--- THE PROBLEM ---
Using the data beneath this instruction, retype only the lines from the one that contains "## worst register-to-register" down to the one that contains "DFF | 1 | 0.37", both included, exactly as they appear.

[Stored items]
____________
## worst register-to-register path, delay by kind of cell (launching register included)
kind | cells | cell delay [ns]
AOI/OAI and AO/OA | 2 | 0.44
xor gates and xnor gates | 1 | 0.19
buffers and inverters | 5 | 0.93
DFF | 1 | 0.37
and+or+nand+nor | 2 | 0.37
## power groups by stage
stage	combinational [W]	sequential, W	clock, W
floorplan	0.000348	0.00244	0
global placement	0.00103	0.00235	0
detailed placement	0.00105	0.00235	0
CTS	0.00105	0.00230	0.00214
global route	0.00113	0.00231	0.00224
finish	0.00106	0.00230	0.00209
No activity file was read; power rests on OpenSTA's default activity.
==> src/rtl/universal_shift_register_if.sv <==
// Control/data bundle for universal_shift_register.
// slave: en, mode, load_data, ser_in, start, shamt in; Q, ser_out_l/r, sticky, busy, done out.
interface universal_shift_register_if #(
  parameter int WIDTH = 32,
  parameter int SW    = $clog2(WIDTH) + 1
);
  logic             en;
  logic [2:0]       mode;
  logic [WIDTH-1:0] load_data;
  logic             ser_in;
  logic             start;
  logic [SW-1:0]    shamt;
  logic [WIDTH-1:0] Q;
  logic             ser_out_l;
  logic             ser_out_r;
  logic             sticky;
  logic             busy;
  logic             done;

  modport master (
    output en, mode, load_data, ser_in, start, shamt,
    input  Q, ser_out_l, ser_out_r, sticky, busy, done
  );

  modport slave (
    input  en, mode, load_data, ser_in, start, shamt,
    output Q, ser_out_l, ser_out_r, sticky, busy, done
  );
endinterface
____________
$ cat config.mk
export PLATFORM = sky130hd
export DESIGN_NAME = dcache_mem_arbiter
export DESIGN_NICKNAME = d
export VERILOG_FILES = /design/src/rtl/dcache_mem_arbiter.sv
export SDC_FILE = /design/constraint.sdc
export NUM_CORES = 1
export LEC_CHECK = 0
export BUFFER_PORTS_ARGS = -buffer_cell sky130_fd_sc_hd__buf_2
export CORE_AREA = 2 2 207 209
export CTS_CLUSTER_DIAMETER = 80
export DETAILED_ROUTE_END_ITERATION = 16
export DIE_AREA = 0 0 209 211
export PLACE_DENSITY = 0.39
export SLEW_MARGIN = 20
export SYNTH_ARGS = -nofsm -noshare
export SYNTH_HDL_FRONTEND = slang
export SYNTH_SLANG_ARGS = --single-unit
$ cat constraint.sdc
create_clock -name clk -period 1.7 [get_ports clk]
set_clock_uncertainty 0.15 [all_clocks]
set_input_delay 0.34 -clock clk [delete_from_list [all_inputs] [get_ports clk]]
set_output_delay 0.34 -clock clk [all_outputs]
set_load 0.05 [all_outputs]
____________
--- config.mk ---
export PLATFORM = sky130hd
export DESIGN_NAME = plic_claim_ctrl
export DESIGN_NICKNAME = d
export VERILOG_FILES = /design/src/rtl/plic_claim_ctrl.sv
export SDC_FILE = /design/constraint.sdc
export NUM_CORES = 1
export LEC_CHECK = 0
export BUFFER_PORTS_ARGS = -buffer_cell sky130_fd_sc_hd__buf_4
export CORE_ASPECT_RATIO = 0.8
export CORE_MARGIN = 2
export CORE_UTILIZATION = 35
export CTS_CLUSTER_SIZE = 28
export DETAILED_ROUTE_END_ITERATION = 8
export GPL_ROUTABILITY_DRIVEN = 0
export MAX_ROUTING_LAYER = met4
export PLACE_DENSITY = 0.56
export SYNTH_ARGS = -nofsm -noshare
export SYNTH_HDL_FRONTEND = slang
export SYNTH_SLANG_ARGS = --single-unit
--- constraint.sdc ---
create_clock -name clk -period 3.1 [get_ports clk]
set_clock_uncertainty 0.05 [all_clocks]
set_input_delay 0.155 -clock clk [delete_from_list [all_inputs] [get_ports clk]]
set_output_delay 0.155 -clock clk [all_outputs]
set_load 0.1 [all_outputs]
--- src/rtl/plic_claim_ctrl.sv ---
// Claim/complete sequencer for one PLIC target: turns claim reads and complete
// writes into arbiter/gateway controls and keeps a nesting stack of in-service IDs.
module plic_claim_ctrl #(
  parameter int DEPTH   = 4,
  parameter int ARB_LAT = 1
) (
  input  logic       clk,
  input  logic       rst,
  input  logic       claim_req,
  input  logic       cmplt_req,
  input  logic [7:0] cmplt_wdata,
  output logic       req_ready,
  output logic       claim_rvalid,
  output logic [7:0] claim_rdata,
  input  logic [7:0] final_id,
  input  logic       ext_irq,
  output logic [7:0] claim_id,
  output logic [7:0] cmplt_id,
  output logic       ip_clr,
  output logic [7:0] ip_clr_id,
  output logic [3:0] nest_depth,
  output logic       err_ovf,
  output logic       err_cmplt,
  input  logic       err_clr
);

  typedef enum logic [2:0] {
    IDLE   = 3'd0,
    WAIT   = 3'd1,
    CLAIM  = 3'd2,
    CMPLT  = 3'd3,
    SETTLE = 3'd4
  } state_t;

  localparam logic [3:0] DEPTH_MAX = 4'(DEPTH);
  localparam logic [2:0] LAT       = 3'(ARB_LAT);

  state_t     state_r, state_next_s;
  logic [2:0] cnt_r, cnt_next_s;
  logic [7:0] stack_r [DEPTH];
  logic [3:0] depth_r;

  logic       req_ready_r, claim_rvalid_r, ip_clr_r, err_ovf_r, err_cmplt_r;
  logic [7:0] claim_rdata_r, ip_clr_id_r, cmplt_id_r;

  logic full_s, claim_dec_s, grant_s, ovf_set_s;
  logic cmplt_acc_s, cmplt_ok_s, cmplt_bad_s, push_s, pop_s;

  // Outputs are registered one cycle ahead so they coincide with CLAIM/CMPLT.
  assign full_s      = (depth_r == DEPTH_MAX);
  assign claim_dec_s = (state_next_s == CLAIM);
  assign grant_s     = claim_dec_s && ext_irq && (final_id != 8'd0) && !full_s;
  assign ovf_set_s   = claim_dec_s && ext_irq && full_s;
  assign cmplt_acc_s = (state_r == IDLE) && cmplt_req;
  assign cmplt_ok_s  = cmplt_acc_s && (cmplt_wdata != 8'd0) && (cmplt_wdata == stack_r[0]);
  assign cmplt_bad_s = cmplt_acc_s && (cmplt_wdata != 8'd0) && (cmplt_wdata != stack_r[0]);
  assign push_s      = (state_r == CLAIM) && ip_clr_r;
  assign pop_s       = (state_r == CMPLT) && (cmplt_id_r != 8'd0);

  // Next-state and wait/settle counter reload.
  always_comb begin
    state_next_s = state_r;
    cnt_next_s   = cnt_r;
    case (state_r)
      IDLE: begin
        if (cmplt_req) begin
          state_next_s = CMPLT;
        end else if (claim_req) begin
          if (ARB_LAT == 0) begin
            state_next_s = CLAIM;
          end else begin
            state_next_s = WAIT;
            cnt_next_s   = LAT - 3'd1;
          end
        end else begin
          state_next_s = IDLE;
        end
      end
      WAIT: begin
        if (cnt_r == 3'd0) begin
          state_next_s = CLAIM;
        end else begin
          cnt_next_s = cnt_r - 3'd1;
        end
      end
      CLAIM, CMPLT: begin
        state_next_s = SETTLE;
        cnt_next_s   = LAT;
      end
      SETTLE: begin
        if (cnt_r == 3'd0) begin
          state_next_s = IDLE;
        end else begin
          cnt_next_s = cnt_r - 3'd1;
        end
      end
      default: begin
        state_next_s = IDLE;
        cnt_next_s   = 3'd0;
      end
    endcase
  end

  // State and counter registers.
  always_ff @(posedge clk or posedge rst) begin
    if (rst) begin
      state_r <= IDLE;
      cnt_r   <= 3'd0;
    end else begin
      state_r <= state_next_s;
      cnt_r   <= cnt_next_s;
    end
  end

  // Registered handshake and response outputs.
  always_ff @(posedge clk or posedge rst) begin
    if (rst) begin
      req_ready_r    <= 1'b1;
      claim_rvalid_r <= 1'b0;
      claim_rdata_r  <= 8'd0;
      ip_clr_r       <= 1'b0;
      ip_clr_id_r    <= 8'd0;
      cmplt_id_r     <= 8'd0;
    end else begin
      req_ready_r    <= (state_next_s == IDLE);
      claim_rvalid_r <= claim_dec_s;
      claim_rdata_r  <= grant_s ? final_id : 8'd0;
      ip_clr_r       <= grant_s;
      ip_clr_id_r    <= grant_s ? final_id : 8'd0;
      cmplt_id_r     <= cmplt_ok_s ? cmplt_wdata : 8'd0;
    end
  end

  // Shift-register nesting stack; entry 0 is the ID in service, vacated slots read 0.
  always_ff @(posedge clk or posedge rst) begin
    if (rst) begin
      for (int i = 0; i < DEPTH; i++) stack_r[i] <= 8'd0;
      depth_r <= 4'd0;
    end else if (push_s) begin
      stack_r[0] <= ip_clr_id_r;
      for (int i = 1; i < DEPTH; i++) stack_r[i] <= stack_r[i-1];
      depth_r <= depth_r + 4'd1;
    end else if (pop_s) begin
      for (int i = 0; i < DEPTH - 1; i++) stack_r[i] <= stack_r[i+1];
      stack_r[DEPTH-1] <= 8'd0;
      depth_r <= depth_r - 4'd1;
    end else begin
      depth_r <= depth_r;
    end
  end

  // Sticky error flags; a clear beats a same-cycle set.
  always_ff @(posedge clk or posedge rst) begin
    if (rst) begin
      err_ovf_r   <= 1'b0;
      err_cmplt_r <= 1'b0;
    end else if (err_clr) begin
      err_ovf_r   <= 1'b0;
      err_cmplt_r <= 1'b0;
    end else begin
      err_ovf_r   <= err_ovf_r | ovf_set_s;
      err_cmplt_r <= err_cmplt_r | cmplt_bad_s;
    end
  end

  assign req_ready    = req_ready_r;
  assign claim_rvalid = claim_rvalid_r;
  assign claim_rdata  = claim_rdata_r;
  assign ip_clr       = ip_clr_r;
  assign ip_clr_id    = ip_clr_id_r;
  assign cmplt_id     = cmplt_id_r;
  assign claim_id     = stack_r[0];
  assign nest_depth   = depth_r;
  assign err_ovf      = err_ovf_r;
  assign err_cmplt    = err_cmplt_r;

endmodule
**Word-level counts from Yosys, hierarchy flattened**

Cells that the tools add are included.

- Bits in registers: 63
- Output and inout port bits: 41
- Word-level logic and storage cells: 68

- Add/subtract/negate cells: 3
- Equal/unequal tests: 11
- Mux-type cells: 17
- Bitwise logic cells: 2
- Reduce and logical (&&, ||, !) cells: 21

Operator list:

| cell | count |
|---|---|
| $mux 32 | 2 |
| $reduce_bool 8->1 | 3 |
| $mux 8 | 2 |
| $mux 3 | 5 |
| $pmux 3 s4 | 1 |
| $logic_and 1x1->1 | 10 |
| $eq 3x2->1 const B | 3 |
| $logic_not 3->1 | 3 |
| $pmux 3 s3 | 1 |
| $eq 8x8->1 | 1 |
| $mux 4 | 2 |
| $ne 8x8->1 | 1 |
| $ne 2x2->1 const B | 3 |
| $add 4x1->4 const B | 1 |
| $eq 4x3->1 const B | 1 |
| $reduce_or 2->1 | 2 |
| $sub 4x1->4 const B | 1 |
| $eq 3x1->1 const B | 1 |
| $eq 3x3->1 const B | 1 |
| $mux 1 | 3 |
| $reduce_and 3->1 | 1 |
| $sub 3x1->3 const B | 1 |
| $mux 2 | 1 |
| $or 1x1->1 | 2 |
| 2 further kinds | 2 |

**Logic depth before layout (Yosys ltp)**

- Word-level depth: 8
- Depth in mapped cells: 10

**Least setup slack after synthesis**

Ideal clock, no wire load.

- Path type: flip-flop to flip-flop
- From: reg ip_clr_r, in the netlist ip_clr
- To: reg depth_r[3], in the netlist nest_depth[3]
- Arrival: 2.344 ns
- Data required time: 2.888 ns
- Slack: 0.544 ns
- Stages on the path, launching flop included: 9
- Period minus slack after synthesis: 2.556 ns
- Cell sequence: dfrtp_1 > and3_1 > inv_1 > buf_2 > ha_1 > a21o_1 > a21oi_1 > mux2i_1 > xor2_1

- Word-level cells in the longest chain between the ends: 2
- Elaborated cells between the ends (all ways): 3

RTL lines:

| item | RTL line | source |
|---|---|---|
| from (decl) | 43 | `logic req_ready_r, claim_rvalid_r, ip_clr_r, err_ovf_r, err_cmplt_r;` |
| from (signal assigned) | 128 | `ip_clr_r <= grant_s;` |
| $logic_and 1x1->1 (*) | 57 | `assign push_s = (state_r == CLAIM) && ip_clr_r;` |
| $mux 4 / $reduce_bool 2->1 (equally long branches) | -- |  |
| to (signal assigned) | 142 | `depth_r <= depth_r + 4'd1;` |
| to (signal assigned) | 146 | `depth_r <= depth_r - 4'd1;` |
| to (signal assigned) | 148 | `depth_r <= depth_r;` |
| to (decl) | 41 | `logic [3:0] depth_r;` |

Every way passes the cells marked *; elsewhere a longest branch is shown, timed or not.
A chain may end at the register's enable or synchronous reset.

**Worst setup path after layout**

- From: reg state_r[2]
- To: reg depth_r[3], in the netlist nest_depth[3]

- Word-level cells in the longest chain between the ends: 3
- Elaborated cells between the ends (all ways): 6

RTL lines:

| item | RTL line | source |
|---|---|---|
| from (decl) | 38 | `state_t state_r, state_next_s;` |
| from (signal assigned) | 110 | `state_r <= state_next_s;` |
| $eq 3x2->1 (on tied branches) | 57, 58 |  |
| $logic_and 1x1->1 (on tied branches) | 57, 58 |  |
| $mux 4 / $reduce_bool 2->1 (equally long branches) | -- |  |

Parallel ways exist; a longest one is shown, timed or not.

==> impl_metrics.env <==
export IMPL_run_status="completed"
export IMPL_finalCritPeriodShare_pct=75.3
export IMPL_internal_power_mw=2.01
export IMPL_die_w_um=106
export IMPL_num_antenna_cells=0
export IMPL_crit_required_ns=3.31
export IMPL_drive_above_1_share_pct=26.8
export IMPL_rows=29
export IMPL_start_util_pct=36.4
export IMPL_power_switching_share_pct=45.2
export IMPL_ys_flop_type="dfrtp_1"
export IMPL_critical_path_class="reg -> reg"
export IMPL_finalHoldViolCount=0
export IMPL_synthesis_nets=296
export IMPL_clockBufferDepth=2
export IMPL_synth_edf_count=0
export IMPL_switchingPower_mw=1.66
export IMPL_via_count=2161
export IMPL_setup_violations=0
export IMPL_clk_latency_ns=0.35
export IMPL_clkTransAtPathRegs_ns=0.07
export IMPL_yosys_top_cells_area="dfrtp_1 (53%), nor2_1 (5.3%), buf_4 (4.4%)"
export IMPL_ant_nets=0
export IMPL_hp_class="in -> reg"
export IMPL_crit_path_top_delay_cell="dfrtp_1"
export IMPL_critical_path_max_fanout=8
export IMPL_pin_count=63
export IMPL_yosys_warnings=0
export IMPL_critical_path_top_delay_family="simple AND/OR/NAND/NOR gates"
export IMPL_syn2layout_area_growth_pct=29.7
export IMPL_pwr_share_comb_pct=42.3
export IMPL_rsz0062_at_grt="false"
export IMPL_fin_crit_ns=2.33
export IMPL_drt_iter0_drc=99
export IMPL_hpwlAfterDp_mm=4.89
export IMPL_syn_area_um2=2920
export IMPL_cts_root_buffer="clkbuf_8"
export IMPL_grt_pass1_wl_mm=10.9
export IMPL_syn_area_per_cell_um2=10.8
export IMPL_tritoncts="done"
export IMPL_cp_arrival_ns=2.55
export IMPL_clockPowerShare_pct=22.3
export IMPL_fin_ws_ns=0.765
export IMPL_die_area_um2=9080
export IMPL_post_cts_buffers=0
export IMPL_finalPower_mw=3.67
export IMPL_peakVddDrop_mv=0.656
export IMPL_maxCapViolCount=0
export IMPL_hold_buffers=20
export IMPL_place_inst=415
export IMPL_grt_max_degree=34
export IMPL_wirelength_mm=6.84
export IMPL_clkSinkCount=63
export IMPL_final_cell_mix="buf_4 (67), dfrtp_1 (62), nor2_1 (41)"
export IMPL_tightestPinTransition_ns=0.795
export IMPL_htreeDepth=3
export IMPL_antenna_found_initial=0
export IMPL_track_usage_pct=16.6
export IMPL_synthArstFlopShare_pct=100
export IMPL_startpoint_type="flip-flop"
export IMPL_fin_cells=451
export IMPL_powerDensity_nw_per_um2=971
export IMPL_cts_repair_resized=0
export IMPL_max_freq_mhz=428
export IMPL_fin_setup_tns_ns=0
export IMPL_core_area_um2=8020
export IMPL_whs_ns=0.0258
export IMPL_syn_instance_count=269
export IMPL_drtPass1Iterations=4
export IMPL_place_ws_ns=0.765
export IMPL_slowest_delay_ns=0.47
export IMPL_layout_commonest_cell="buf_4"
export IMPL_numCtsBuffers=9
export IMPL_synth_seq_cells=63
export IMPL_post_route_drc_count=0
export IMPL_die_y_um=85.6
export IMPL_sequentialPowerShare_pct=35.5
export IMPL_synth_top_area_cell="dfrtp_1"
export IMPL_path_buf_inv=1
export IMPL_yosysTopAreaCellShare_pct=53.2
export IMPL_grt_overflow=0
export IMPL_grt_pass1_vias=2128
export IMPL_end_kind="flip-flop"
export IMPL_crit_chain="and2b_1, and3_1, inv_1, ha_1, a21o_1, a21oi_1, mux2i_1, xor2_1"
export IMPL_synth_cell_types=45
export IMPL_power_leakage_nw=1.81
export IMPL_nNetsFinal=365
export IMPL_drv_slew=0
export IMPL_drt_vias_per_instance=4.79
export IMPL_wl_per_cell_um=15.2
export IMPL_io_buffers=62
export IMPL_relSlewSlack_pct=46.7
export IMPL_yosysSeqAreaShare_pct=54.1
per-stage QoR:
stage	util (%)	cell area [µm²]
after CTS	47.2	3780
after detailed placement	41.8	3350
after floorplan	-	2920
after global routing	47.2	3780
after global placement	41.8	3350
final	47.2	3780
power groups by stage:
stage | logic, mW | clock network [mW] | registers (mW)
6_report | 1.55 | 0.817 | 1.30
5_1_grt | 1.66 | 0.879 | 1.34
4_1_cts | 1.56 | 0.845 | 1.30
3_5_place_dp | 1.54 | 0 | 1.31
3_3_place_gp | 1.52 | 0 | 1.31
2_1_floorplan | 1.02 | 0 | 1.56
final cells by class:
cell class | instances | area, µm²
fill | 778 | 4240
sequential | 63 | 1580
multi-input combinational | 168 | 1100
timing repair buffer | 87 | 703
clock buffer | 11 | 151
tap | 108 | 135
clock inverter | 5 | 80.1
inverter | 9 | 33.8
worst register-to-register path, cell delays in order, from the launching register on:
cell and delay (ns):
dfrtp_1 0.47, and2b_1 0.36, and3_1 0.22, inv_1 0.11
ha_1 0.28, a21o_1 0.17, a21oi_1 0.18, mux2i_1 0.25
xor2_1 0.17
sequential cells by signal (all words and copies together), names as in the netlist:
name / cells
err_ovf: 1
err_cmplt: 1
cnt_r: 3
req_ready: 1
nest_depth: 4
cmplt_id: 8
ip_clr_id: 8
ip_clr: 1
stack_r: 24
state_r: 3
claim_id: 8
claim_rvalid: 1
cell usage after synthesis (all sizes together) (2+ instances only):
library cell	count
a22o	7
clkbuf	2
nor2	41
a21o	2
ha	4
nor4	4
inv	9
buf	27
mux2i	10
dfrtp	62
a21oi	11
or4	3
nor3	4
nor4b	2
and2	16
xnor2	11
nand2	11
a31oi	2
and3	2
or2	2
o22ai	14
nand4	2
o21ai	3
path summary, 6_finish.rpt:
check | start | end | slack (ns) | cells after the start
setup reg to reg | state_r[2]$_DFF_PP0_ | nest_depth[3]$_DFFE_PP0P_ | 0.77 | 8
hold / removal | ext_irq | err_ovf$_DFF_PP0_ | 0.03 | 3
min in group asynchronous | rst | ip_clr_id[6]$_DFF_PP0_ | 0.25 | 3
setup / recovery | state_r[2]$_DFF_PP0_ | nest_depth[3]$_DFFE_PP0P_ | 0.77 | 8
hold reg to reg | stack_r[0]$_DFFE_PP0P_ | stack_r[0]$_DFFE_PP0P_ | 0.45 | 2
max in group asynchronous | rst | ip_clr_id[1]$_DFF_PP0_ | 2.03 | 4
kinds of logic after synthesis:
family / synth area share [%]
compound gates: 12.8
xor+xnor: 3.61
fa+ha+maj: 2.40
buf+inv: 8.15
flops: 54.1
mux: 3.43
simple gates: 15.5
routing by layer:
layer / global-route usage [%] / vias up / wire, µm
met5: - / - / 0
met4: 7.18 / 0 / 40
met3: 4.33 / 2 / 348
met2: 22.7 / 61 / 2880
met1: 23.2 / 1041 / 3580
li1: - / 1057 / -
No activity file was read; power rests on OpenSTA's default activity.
____________
--- TASK RESPONSE ---
## worst register-to-register path, delay by kind of cell (launching register included)
kind | cells | cell delay [ns]
AOI/OAI and AO/OA | 2 | 0.44
xor gates and xnor gates | 1 | 0.19
buffers and inverters | 5 | 0.93
DFF | 1 | 0.37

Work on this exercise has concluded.